A regional services nonprofit deployed an Agentforce agent in late February. The agent's job was straightforward: when a new Lead came in through the website form, the agent would search for an existing Contact match, then either link the Lead to the matched Contact or create a new Account-Contact-Lead chain.

The agent went live on a Friday afternoon. By Monday morning, the org had 12,000 new Account records that should not exist.

The kill switch worked exactly as designed. The system administrator deactivated the integration user, which terminated the agent's session, which stopped further record creation. From the moment the issue was reported to the moment the agent stopped: about 90 seconds.

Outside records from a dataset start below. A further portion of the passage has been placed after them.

[config.mk]
export PLATFORM = sky130hd
export DESIGN_NAME = apb_slave_regbank_flat
export DESIGN_NICKNAME = d
export VERILOG_FILES = /design/src/rtl/apb_slave_regbank_if.sv /design/src/rtl/apb_slave_regbank.sv /design/src/flat_wrapper.sv
export SDC_FILE = /design/constraint.sdc
export NUM_CORES = 1
export LEC_CHECK = 0
export BUFFER_PORTS_ARGS = -buffer_cell sky130_fd_sc_hd__buf_2
export CAP_MARGIN = 10
export CORE_ASPECT_RATIO = 0.6
export CORE_MARGIN = 4
export CORE_UTILIZATION = 53
export CTS_CLUSTER_DIAMETER = 150
export DETAILED_ROUTE_END_ITERATION = 6
export PLACE_DENSITY = 0.72
export SETUP_SLACK_MARGIN = 0.4
export SLEW_MARGIN = 0
export SYNTH_ARGS = -nofsm -noshare
export SYNTH_HDL_FRONTEND = slang
export SYNTH_SLANG_ARGS = --single-unit
[constraint.sdc]
create_clock -name hclk -period 12 [get_ports hclk]
set_input_delay 1.2 -clock hclk [delete_from_list [all_inputs] [get_ports hclk]]
set_output_delay 1.2 -clock hclk [all_outputs]
set_load 0.01 [all_outputs]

The cleanup took nine days.

Nine days, because the agent had not tagged its created records. The org had no way to query "show me records this agent created between Friday afternoon and Monday morning." They had to reconstruct the agent's activity from system audit logs, then manually identify which Account records were duplicates of existing Accounts, then merge or delete each one with sharing rules and ownership preserved.

This is the conversation that gets skipped in most AI deployments. The kill switch question gets asked. The kill switch question gets answered. Everyone moves on. The rollback question never gets asked.

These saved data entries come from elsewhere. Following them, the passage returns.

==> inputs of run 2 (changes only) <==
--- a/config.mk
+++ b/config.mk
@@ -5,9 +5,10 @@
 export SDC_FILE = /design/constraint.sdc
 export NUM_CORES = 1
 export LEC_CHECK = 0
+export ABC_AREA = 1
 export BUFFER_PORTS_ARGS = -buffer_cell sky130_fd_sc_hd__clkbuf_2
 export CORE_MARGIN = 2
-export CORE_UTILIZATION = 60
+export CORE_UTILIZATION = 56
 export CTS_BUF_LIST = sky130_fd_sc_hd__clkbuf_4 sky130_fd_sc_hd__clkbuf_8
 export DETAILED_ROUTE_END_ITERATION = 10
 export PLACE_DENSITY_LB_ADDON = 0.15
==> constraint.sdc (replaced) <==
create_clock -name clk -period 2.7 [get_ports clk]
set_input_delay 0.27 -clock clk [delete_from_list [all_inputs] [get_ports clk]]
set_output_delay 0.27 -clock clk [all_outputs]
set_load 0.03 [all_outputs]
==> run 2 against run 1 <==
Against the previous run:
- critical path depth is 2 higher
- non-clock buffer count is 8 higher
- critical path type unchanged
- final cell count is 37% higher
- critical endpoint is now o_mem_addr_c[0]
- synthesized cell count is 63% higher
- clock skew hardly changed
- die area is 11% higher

This is what the sixth and final guiding principle of the CCC AI Center of Excellence addresses.

The Principle

Reversibility. Every AI deployment includes a documented rollback procedure. If something goes wrong, the system returns to its pre-AI state within a defined timeframe.

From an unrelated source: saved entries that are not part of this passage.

<file path="src/rtl/alu_pkg.sv">
// rtl/alu_pkg.sv - shared opcodes, controller states and defaults for the ALU issue path
package alu_pkg;

    typedef enum logic [2:0] {
        OP_AND = 3'd0,
        OP_OR  = 3'd1,
        OP_XOR = 3'd2,
        OP_NOT = 3'd3,
        OP_ADD = 3'd4,
        OP_SUB = 3'd5,
        OP_MUL = 3'd6,
        OP_DIV = 3'd7
    } alu_op_e;

    typedef enum logic [1:0] {
        ST_IDLE  = 2'd0,
        ST_ISSUE = 2'd1,
        ST_WAIT  = 2'd2,
        ST_RESP  = 2'd3
    } ctrl_state_e;

    localparam int FIXED_LAT_DEF = 1;
    localparam int TIMEOUT_DEF   = 32;

    function automatic logic is_multicycle(input logic [2:0] op);
        return (op == OP_MUL) || (op == OP_DIV);
    endfunction

endpackage

</file>
<file path="src/rtl/alu_issue_ctrl_if.sv">
// rtl/alu_issue_ctrl_if.sv - request, unit-bank and response signals of the ALU issue controller
interface alu_issue_ctrl_if;

    logic        req_valid;
    logic        req_ready;
    logic [2:0]  req_op;
    logic [7:0]  req_a;
    logic [7:0]  req_b;

    logic        start;
    logic [2:0]  op_sel;
    logic [7:0]  a_out;
    logic [7:0]  b_out;
    logic [15:0] unit_res;
    logic        unit_done;

    logic        rsp_valid;
    logic        rsp_ready;
    logic [15:0] rsp_res;
    logic        rsp_err;
    logic        busy;

    modport master (
        input  req_valid, req_op, req_a, req_b, unit_res, unit_done, rsp_ready,
        output req_ready, start, op_sel, a_out, b_out, rsp_valid, rsp_res, rsp_err, busy
    );

    modport slave (
        output req_valid, req_op, req_a, req_b, unit_res, unit_done, rsp_ready,
        input  req_ready, start, op_sel, a_out, b_out, rsp_valid, rsp_res, rsp_err, busy
    );

endinterface

</file>
<file path="src/rtl/alu_wait_cnt.sv">
// rtl/alu_wait_cnt.sv - clearable saturating cycle counter with a reach-terminal flag
module alu_wait_cnt #(
    parameter int MAX = 32,
    parameter int W   = $clog2(MAX + 1)
) (
    input  logic         clk,
    input  logic         rst,
    input  logic         i_clr,
    input  logic         i_en,
    output logic [W-1:0] o_cnt,
    output logic         o_hit
);

    logic [W-1:0] r_cnt;

    always_ff @(posedge clk) begin
        if (rst) begin
            r_cnt <= '0;
        end else if (i_clr) begin
            r_cnt <= '0;
        end else if (i_en && (r_cnt != W'(MAX))) begin
            r_cnt <= r_cnt + 1'b1;
        end
    end

    // High in the enabled cycle whose increment brings the count to MAX (or once saturated).
    assign o_hit = i_en && (r_cnt >= W'(MAX - 1));
    assign o_cnt = r_cnt;

endmodule

</file>
<file path="src/rtl/alu_issue_ctrl.sv">
// rtl/alu_issue_ctrl.sv - accepts one ALU op, pulses start to the unit bank and returns the captured result
module alu_issue_ctrl
    import alu_pkg::*;
#(
    parameter int FIXED_LAT = FIXED_LAT_DEF,
    parameter int TIMEOUT   = TIMEOUT_DEF
) (
    input  logic             clk,
    input  logic             rst,
    alu_issue_ctrl_if.master bus
);

    localparam int CW = $clog2(TIMEOUT + 1);

    ctrl_state_e   r_state;
    ctrl_state_e   w_state_next;

    logic [2:0]    r_op;
    logic [7:0]    r_a;
    logic [7:0]    r_b;
    logic [15:0]   r_res;
    logic          r_err;

    logic          w_accept;
    logic          w_cnt_clr;
    logic          w_cnt_en;
    logic          w_cap_ok;
    logic          w_cap_err;
    logic [CW-1:0] w_cnt;
    logic          w_cnt_hit;

    alu_wait_cnt #(
        .MAX (TIMEOUT)
    ) u_wait_cnt (
        .clk   (clk),
        .rst   (rst),
        .i_clr (w_cnt_clr),
        .i_en  (w_cnt_en),
        .o_cnt (w_cnt),
        .o_hit (w_cnt_hit)
    );

    always_ff @(posedge clk) begin
        if (rst) begin
            r_state <= ST_IDLE;
        end else begin
            r_state <= w_state_next;
        end
    end

    always_comb begin
        w_state_next = r_state;
        w_accept     = 1'b0;
        w_cnt_clr    = 1'b0;
        w_cnt_en     = 1'b0;
        w_cap_ok     = 1'b0;
        w_cap_err    = 1'b0;
        case (r_state)
            ST_IDLE: begin
                if (bus.req_valid) begin
                    w_accept     = 1'b1;
                    w_state_next = ST_ISSUE;
                end
            end
            ST_ISSUE: begin
                w_cnt_clr    = 1'b1;
                w_state_next = ST_WAIT;
            end
            ST_WAIT: begin
                w_cnt_en = 1'b1;
                if (is_multicycle(r_op)) begin
                    // done is checked first so it wins over a coincident timeout
                    if (bus.unit_done) begin
                        w_cap_ok     = 1'b1;
                        w_state_next = ST_RESP;
                    end else if (w_cnt_hit) begin
                        w_cap_err    = 1'b1;
                        w_state_next = ST_RESP;
                    end
                end else if (w_cnt == CW'(FIXED_LAT - 1)) begin
                    w_cap_ok     = 1'b1;
                    w_state_next = ST_RESP;
                end
            end
            ST_RESP: begin
                if (bus.rsp_ready) begin
                    w_state_next = ST_IDLE;
                end
            end
            default: begin
                w_state_next = ST_IDLE;
            end
        endcase
    end

    always_ff @(posedge clk) begin
        if (rst) begin
            r_op  <= '0;
            r_a   <= '0;
            r_b   <= '0;
            r_res <= '0;
            r_err <= 1'b0;
        end else begin
            if (w_accept) begin
                r_op <= bus.req_op;
                r_a  <= bus.req_a;
                r_b  <= bus.req_b;
            end
            if (w_cap_ok) begin
                r_res <= bus.unit_res;
                r_err <= 1'b0;
            end else if (w_cap_err) begin
                r_res <= '0;
                r_err <= 1'b1;
            end
        end
    end

    assign bus.req_ready = (r_state == ST_IDLE);
    assign bus.busy      = (r_state != ST_IDLE);
    assign bus.start     = (r_state == ST_ISSUE);
    assign bus.rsp_valid = (r_state == ST_RESP);
    assign bus.op_sel    = r_op;
    assign bus.a_out     = r_a;
    assign bus.b_out     = r_b;
    assign bus.rsp_res   = r_res;
    assign bus.rsp_err   = r_err;

endmodule

</file>
<file path="src/flat_wrapper.sv">
// flat-port wrapper written by rule: the top's interface ports become plain ports
module alu_issue_ctrl_flat import alu_pkg::*;
#(
    parameter int FIXED_LAT = FIXED_LAT_DEF,
    parameter int TIMEOUT   = TIMEOUT_DEF
)
  (clk, rst, bus_req_valid, bus_req_op, bus_req_a, bus_req_b, bus_unit_res, bus_unit_done, bus_rsp_ready, bus_req_ready, bus_start, bus_op_sel, bus_a_out, bus_b_out, bus_rsp_valid, bus_rsp_res, bus_rsp_err, bus_busy);
  alu_issue_ctrl_if bus_i ();
  input  logic clk;
  input  logic rst;
  input wire logic [$bits(bus_i.req_valid)-1:0] bus_req_valid;
  input wire logic [$bits(bus_i.req_op)-1:0] bus_req_op;
  input wire logic [$bits(bus_i.req_a)-1:0] bus_req_a;
  input wire logic [$bits(bus_i.req_b)-1:0] bus_req_b;
  input wire logic [$bits(bus_i.unit_res)-1:0] bus_unit_res;
  input wire logic [$bits(bus_i.unit_done)-1:0] bus_unit_done;
  input wire logic [$bits(bus_i.rsp_ready)-1:0] bus_rsp_ready;
  output wire logic [$bits(bus_i.req_ready)-1:0] bus_req_ready;
  output wire logic [$bits(bus_i.start)-1:0] bus_start;
  output wire logic [$bits(bus_i.op_sel)-1:0] bus_op_sel;
  output wire logic [$bits(bus_i.a_out)-1:0] bus_a_out;
  output wire logic [$bits(bus_i.b_out)-1:0] bus_b_out;
  output wire logic [$bits(bus_i.rsp_valid)-1:0] bus_rsp_valid;
  output wire logic [$bits(bus_i.rsp_res)-1:0] bus_rsp_res;
  output wire logic [$bits(bus_i.rsp_err)-1:0] bus_rsp_err;
  output wire logic [$bits(bus_i.busy)-1:0] bus_busy;
  assign bus_i.req_valid = bus_req_valid;
  assign bus_i.req_op = bus_req_op;
  assign bus_i.req_a = bus_req_a;
  assign bus_i.req_b = bus_req_b;
  assign bus_i.unit_res = bus_unit_res;
  assign bus_i.unit_done = bus_unit_done;
  assign bus_i.rsp_ready = bus_rsp_ready;
  assign bus_req_ready = bus_i.req_ready;
  assign bus_start = bus_i.start;
  assign bus_op_sel = bus_i.op_sel;
  assign bus_a_out = bus_i.a_out;
  assign bus_b_out = bus_i.b_out;
  assign bus_rsp_valid = bus_i.rsp_valid;
  assign bus_rsp_res = bus_i.rsp_res;
  assign bus_rsp_err = bus_i.rsp_err;
  assign bus_busy = bus_i.busy;
  alu_issue_ctrl #(.FIXED_LAT(FIXED_LAT), .TIMEOUT(TIMEOUT)) u_core (.clk(clk), .rst(rst), .bus(bus_i));
endmodule
</file>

Two phrases in that sentence do most of the work.

"Documented rollback procedure" means a written runbook, not a kill switch. A kill switch stops the agent. It does not undo what the agent did. The runbook is what undoes it.

"Within a defined timeframe" means the org commits to a specific recovery window before deployment. The window has consequences. If the window is "within four hours," the rollback procedure has to be designed for four hours. If the window is "within seven days," the procedure can be slower but still has to exist. The window forces the org to think about what acceptable damage actually looks like.

Reversibility is the principle most often missing from policy documents I review. It is also the principle that prevents a single bad deployment from becoming an institutional crisis.

The Four Parts of a Real Rollback Plan

Off is not rollback. A real AI rollback plan has four parts. All four are required. Skipping any one of them means the rollback works in theory but fails in practice.

Part 1: The Kill Switch

What it is: a documented procedure to immediately stop the AI from taking further action.

For Salesforce-based AI:

  • Deactivate the integration user the agent runs as

  • Disable the named credential the agent uses to call external services

  • Disable the Flow or Process that triggers the agent

  • Revoke the Permission Set assignment that grants the agent's elevated access

The kill switch is the easiest of the four parts to design and the part most orgs treat as the entire rollback plan. It is not. The kill switch stops the bleeding. It does not heal the wound.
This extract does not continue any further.